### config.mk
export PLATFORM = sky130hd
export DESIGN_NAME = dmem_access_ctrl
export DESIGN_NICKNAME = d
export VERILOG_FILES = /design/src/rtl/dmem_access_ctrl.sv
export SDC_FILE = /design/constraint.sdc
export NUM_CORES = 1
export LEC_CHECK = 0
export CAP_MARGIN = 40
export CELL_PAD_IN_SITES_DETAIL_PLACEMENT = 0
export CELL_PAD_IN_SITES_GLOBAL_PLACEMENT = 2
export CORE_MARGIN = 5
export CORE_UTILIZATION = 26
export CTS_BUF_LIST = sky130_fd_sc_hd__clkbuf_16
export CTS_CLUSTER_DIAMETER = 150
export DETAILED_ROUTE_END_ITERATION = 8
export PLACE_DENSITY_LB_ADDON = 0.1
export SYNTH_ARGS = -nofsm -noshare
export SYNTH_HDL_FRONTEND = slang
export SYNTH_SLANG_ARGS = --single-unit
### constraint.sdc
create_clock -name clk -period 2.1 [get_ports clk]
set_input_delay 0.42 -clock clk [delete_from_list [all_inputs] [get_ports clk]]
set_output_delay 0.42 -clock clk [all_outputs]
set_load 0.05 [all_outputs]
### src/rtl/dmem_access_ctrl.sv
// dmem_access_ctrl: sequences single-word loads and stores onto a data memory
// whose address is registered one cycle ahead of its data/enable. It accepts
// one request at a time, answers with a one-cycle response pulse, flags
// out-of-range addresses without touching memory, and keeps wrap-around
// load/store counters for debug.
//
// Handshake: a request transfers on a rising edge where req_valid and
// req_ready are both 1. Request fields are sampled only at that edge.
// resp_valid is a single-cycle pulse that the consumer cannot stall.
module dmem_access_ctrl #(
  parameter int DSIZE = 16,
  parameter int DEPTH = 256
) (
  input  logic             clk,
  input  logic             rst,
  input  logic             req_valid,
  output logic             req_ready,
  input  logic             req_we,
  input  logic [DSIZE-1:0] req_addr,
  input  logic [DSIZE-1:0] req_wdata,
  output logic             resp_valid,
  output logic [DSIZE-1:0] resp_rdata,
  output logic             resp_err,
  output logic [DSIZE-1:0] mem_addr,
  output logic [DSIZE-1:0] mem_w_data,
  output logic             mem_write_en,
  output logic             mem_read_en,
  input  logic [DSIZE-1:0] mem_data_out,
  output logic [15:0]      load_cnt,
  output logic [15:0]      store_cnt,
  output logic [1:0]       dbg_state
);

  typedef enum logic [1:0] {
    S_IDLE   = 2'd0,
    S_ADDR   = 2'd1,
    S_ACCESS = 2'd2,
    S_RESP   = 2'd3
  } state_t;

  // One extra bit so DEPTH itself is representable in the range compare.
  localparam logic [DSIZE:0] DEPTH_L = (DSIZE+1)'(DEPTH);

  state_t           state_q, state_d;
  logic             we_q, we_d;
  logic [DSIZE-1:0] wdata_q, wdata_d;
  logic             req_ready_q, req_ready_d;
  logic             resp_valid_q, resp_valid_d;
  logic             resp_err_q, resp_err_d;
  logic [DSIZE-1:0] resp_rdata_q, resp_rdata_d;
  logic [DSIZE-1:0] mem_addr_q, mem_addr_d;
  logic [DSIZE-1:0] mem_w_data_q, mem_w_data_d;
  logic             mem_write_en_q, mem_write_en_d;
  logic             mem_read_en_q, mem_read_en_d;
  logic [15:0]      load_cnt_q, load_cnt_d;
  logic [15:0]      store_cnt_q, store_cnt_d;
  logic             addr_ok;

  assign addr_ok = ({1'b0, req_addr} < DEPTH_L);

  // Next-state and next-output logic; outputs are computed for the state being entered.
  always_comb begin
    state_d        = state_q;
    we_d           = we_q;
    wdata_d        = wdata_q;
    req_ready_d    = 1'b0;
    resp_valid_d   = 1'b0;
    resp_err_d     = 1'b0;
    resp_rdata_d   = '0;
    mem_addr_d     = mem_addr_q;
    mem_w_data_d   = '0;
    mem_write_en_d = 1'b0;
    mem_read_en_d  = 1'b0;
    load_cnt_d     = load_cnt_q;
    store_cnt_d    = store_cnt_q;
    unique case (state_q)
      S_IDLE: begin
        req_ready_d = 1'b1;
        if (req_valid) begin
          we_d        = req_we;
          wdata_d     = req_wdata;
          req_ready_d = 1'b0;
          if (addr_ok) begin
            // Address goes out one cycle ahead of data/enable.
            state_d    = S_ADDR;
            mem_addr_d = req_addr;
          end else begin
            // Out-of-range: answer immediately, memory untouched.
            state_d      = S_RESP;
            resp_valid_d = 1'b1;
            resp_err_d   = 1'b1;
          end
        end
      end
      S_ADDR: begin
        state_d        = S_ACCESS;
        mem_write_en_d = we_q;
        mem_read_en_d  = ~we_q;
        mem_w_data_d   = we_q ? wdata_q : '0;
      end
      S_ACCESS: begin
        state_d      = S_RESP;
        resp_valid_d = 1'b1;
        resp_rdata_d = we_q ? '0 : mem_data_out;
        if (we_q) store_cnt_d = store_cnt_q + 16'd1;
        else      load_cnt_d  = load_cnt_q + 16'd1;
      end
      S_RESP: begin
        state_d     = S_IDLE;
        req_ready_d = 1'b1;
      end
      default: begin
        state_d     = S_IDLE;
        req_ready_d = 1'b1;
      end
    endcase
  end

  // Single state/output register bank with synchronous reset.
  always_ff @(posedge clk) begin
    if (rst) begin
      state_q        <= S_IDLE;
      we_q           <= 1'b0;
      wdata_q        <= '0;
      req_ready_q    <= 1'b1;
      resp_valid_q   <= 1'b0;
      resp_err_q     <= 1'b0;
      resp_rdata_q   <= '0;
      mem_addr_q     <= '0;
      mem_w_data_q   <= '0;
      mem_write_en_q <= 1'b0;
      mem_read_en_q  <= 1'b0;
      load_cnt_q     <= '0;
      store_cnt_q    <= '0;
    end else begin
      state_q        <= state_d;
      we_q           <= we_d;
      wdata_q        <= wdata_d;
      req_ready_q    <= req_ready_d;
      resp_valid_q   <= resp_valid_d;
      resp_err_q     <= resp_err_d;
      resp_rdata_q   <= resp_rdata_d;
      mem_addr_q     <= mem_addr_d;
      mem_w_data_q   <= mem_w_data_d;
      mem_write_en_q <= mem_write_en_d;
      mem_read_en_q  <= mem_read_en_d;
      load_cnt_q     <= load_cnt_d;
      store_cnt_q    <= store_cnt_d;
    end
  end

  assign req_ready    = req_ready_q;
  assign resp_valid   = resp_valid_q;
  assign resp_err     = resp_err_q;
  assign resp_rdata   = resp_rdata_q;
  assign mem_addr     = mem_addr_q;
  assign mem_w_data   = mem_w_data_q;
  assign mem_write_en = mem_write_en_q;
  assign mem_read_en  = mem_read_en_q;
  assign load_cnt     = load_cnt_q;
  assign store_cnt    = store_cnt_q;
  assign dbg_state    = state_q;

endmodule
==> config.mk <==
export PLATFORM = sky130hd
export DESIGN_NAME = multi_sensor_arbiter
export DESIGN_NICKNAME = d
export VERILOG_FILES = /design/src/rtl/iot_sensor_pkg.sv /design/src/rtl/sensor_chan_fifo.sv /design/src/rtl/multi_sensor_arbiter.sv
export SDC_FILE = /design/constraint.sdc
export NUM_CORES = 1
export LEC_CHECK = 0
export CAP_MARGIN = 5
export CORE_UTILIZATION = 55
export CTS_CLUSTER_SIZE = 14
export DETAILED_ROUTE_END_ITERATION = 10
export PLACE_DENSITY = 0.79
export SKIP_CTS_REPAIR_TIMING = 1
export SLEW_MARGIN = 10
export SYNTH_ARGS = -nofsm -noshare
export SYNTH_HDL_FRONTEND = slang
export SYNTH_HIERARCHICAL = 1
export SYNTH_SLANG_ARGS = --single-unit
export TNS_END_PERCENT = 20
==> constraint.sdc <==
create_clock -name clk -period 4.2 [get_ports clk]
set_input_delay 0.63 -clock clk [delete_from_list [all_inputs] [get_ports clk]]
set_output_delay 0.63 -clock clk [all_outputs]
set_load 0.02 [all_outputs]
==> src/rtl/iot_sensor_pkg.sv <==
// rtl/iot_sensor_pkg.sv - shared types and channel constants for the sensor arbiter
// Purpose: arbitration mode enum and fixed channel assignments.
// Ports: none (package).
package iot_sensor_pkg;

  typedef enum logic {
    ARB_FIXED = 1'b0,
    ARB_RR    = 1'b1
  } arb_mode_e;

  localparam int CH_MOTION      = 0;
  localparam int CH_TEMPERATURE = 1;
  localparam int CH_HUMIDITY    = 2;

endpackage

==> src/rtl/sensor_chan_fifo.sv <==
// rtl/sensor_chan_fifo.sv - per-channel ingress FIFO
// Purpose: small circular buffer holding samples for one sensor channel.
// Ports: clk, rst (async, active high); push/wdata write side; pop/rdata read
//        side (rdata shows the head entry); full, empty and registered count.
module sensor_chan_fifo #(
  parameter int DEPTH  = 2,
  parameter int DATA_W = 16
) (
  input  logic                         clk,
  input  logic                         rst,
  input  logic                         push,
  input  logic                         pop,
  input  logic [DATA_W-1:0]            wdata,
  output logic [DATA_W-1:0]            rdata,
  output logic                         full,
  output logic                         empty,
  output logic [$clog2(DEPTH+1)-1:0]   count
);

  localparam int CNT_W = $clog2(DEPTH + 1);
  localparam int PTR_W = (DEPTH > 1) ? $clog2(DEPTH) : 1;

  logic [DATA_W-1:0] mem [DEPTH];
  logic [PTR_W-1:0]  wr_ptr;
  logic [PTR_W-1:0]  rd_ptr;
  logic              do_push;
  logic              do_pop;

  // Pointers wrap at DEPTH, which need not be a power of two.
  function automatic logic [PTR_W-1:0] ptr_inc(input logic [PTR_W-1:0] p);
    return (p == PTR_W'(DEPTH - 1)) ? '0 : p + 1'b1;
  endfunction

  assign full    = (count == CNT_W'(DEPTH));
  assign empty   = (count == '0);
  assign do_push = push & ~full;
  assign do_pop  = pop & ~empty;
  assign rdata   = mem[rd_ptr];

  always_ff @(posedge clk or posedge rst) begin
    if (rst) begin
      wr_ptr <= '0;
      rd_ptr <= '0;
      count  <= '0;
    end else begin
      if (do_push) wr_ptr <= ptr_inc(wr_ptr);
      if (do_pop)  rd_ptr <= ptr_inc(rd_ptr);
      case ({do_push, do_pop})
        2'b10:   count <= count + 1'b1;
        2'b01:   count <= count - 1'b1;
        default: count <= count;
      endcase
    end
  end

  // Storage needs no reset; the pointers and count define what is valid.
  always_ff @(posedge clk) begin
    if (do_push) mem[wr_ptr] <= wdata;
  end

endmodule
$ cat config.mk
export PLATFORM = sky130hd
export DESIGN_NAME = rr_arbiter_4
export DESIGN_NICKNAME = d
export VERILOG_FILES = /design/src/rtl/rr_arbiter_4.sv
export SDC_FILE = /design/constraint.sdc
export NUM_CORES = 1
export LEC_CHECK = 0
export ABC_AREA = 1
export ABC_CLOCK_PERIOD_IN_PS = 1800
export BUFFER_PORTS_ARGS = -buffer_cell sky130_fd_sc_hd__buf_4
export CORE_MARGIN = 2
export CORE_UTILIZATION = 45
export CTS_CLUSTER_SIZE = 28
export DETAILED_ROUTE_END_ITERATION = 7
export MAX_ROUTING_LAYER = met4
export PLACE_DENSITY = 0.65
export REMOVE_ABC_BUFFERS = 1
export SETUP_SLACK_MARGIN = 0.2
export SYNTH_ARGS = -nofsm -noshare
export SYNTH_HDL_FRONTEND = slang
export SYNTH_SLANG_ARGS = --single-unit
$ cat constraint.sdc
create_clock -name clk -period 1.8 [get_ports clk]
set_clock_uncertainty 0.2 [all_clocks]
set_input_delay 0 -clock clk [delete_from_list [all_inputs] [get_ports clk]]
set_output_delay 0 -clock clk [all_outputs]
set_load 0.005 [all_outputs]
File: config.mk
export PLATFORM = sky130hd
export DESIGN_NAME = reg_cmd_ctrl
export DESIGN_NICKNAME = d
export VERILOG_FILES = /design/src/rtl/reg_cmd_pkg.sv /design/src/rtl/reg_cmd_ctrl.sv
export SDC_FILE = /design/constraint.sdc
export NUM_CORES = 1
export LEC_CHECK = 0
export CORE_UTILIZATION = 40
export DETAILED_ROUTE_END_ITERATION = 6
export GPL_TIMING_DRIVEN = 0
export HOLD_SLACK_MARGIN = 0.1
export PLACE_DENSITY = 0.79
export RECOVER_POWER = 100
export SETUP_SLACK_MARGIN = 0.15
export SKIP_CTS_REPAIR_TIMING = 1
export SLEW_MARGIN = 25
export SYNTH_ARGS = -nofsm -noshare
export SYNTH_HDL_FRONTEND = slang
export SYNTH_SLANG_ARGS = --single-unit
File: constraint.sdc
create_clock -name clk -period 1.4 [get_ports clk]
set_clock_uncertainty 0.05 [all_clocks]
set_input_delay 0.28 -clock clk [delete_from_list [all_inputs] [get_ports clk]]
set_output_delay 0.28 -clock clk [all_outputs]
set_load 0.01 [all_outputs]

### [Work to complete]
Pull out all lines of the data with the string "that".

### [Answer to this exercise]
// req_ready are both 1. Request fields are sampled only at that edge.
// resp_valid is a single-cycle pulse that the consumer cannot stall.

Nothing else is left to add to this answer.